[Opening Material supplied section]

== violet ==
Design testpc, start of the top module:
module testpc(
	clock,   
	reset,   
	pc,   
	instruction,   
	mem_data,   
	mem_addr,   
	mem_wdata,   
	mwrite_enable,
	mread_enable,
	regwrite_enable,   
	write_addr,   
	reg_write_data   
	);
	input clock, reset;
	input [15:0] instruction, mem_data;
	output [15:0] pc, mem_addr, mem_wdata;
	output [15:0] reg_write_data;
	output mwrite_enable, mread_enable, regwrite_enable;
	output [2:0] write_addr;
	reg [15:0] pc, read_data1, read_data2, ext_imm_data, alu_result;
	reg [15:0] reg_write_data;
	reg [15:0] jump_addr, branch_addr;
	reg [15:0] mwrite_addr, mread_addr;
	reg [6:0] imm_data;
	reg [2:0] read_addr1, read_addr2, write_addr;
	reg [1:0] result_sel;
	reg regwrite_enable, func_sel, imm_sel, mwrite_enable;
	reg mread_enable, memtoreg_sel, jump_enable, branch_enable;
	reg [15:0] reg_table[0:7];
	reg [15:0] c, temp;
	reg c1, c2, s1;
	wire [15:0] b1;
	wire [15:0] and_result, not_result;
	assign mem_addr = alu_result;
	assign mem_wdata = read_data2;
	always@(posedge clock or negedge reset)
	begin
		if(reset == 1'b0)
			pc <= 16'b0000000000000000;
		else if(branch_enable == 1'b1)
		begin
			if(alu_result == 0)
  ...
Settings: LEC_CHECK=0, CAP_MARGIN=20, CORE_MARGIN=2, CORE_UTILIZATION=69, CTS_CLUSTER_SIZE=32, SETUP_SLACK_MARGIN=-0.62, SLEW_MARGIN=20; clock period 12.5 ns.
run.sh (not shown) runs the stock make flow with config.mk's settings and CLKGATE_MAP_FILE=.
Completing all stages was not enough for violet: its layout failed the final checks because of setup timing.
For tundra, these inputs were changed with respect to violet:
# violet
export LEC_CHECK = 0
export CAP_MARGIN = 20
export CORE_MARGIN = 2
export CORE_UTILIZATION = 69
export CTS_CLUSTER_SIZE = 32
export SETUP_SLACK_MARGIN = -0.62
export SLEW_MARGIN = 20
create_clock -name core_clock -period 12.5 [get_ports {clock}]
# tundra
export LEC_CHECK = 0
export CAP_MARGIN = 20
export CORE_MARGIN = 2
export CORE_UTILIZATION = 40
export SLEW_MARGIN = 20
create_clock -name core_clock -period 16.0 [get_ports {clock}]
==> comparison <==
tundra: done, clean on timing, DRC and antenna
Count of standard-cell rows on tundra is up relative to violet.
Summary of tundra over violet: share of the clock period used by the worst path shrank by 5.4 points; count of final max-slew check failures shows no meaningful change; maximum fanout encountered on the critical timing path shrank by 1.
Post-layout instance area is higher on violet
Delta (tundra minus violet): area added between synthesis and finish now sits lower; number of non-filler instances in the completed layout now sits higher.
Compared with violet, tundra has extra setup slack.
In the metrics for violet and tundra, the one carrying the lower worst hold slack is tundra.
`timescale 1ns / 1ps
module vga(clk, rst, reset, btnL, btnR, btnD, vga_h_sync, vga_v_sync, vga_R, vga_G, vga_B);
	input clk, rst, reset, btnL, btnR, btnD;
	output vga_h_sync, vga_v_sync;
	output [2:0] vga_R;
	output [2:0] vga_G;
	output [1:0] vga_B;
	wire inDisplayArea;
	wire [9:0] PixelX;
	wire [9:0] PixelY;
	wire clk_px;
	wire rDisplay, yDisplay, rFinish, yFinish;
	clock clkpx (.clk(clk), .reset(rst), .freq(25000000), .clk_en(clk_px));
	hvsync_generator syncgen(.clk(clk), .reset(rst), .en(clk_px), .vga_h_sync(vga_h_sync), .vga_v_sync(vga_v_sync), 
	.inDisplayArea(inDisplayArea), .CounterX(PixelX), .CounterY(PixelY));
	reg [41:0] red;
	reg [41:0] ylw;
	reg [3:0] col;
	reg [2:0] columnA;
	reg [2:0] columnB;
	reg [2:0] columnC;
	reg [2:0] columnD;
	reg [2:0] columnE;
	reg [2:0] columnF;
	reg [2:0] columnG;
	reg player;
	reg [5:0] coordinate;
	reg [5:0] prev_coordinate;
	reg [2:0] height;
	reg winner;
	reg rw;
	reg yw;
	pieces redpieces (.encoding(red_q), .PixelX(PixelX), .PixelY(PixelY), .display(rDisplay));
	pieces ylwpieces (.encoding(ylw_q), .PixelX(PixelX), .PixelY(PixelY), .display(yDisplay));
	finish rwins (.encoding(red_q), .pos(coordinate_q), .done(rFinish));
	finish ywins (.encoding(ylw_q), .pos(coordinate_q), .done(yFinish));
	reg [2:0] vga_R;
	reg [2:0] vga_G;
	reg [1:0] vga_B;
	always @(posedge clk) begin
		if (rst) begin
			vga_R = 3'b000;
			vga_G = 3'b000;
			vga_B = 2'b00;
		end
		else if(inDisplayArea) begin
			if (PixelX > 145 && PixelX < 495 && PixelY > 40 && PixelY < 90 &&
				(PixelX - 145 > col_q * 50) && (PixelX - 145 < (col_q+1) * 50)) begin
				if (player_q) begin
					vga_R = 3'b111;
					vga_G = 3'b000;
					vga_B = 2'b00;
				end
				else begin
					vga_R = 3'b111;
					vga_G = 3'b111;
					vga_B = 2'b00;
				end
			end
			else if (PixelX >= 145 && PixelX <= 495 && PixelY >= 90 && PixelY <= 390) begin
				if ((PixelX-45) % 50 == 0 || (PixelY-40) %50 == 0) begin
					vga_R = 3'b000;
					vga_G = 3'b000;
					vga_B = 2'b00;
				end
				else if (rDisplay) begin
					vga_R = 3'b111;
					vga_G = 3'b000;
					vga_B = 2'b00;
				end
				else if (yDisplay) begin
					vga_R = 3'b111;
					vga_G = 3'b111;
					vga_B = 2'b00;
				end
				else begin
					vga_R = 3'b000;
					vga_G = 3'b111;
					vga_B = 2'b11;
				end
			end
			else begin
				if (PixelX > 545 && PixelX < 595 && PixelY > 340 && PixelY < 390)
					if (rw_q) begin
						vga_R = 3'b111;
						vga_G = 3'b000;
						vga_B = 2'b00;
					end
					else if (yw_q) begin
						vga_R = 3'b111;
						vga_G = 3'b111;
						vga_B = 2'b00;
					end
					else begin
						vga_R = 3'b000;
						vga_G = 3'b111;
						vga_B = 2'b00;
					end
				else begin
					vga_R = 3'b111;
					vga_G = 3'b111;
					vga_B = 2'b11;
				end
			end
		end
		else begin
			vga_R = 3'b000;
			vga_G = 3'b000;
			vga_B = 2'b00;
		end
	end
	localparam DIV_BITS = 6;
	wire [DIV_BITS:0] clk_dv_inc;
	reg [DIV_BITS-1:0]  clk_dv;
   reg         clk_en;
   reg         clk_en_d;
   assign clk_dv_inc = clk_dv + 1;
   always @ (posedge clk) begin
		if (rst) begin
			clk_dv   <= 0;
			clk_en   <= 0;
			clk_en_d <= 0;
		end
		else begin
			clk_dv   <= clk_dv_inc[DIV_BITS-1:0];
			clk_en   <= clk_dv_inc[DIV_BITS];
			clk_en_d <= clk_en;
		end
	end
	reg [3:0]   step_reset;
	reg [3:0]	step_left;
	reg [3:0]	step_right;
	reg [3:0]	step_down;
   always @ (posedge clk)
		if (rst)
		begin
			step_reset <= 4'b0;
			step_left  <= 4'b0;
			step_right <= 4'b0;
			step_down  <= 4'b0;
		end
		else if (clk_en)
		begin
			step_reset[3:0]  <= {reset, step_reset[3:1]};
			step_left[3:0]  <= {btnL, step_left[3:1]};
			step_right[3:0]  <= {btnR, step_right[3:1]};
			step_down[3:0]  <= {btnD, step_down[3:1]};
		end
	reg [41:0] red_q;
	reg [41:0] ylw_q;
	reg [3:0] col_q;
	reg player_q;
	reg [5:0] coordinate_q;
	reg rw_q;
	reg yw_q;
	always @ (posedge clk) begin
		red = red_q;
		ylw = ylw_q;
		col = col_q;
		player = player_q;
		coordinate = coordinate_q;
		rw = rw_q;
		yw = yw_q;
		if (rst) begin
			red = 42'b0000111_0000000_0000000_0000000_0000000_0000000;
			ylw = 42'b0000000_0000111_0000000_0000000_0000000_0000000;
			col = 3;
			columnA = 2;
			columnB = 2;
			columnC = 2;
			columnD = 0;
			columnE = 0;
			columnF = 0;
			columnG = 0;
			player = 1;
			winner = 0;
			coordinate = 0;
			rw = 0;
			yw = 0;
		end
		else if(~step_reset[0] & step_reset[1] & step_reset[2] & clk_en_d) begin
			red = 42'b0;
			ylw = 42'b0;
			col = 3;
			columnA = 0;
			columnB = 0;
			columnC = 0;
			columnD = 0;
			columnE = 0;
			columnF = 0;
			columnG = 0;
			player = 1;
			winner = 0;
			coordinate = 0;
			rw = 0;
			yw = 0;
		end
		else if(~step_left[0] & step_left[1] & step_left[2] & clk_en_d) begin
			if (col == 0)
				col = 0;
			else
				col = col - 1;
		end
		else if(~step_right[0] & step_right[1] & step_right[2] & clk_en_d) begin
			if (col == 6)
				col = 6;
			else
				col = col + 1;
		end
		else if(~step_down[0] & step_down[1] & step_down[2] & clk_en_d) begin
			case (col)
				0 : height = columnA;
				1 : height = columnB;
				2 : height = columnC;
				3 : height = columnD;
				4 : height = columnE;
				5 : height = columnF;
				6 : height = columnG;
				default : height = 0;
			endcase
			if (height == 6)
				;
			else begin
				coordinate = col + 7*(5-height);
				if (player) begin
					red[coordinate] = 1;
				end
				else begin
					ylw[coordinate] = 1;
				end
				player = ~player;
				case (col)
					0 : columnA = height + 1;
					1 : columnB = height + 1;
					2 : columnC = height + 1;
					3 : columnD = height + 1;
					4 : columnE = height + 1;
					5 : columnF = height + 1;
					6 : columnG = height + 1;
					default : ;
				endcase
			end
			if (~winner) 
				if(rFinish && player) begin
					rw = 1;
					winner =1;
				end
				else if (yFinish && ~player) begin
					yw = 1;
					winner =1;
				end
		end
		red_q <= red;
		ylw_q <= ylw;
		col_q <= col;
		player_q <= player;
		coordinate_q <= coordinate;
		rw_q <= rw;
		yw_q <= yw;
	end
endmodule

[Closing Material supplied section]

#### [Assigned task]
Start with the line above that contains "3 : columnD = height + 1;" and end with the line that contains "else if (yFinish && ~player) begin". Write out those lines exactly, and only those.

#### [Exercise result]
					3 : columnD = height + 1;
					4 : columnE = height + 1;
					5 : columnF = height + 1;
					6 : columnG = height + 1;
					default : ;
				endcase
			end
			if (~winner) 
				if(rFinish && player) begin
					rw = 1;
					winner =1;
				end
				else if (yFinish && ~player) begin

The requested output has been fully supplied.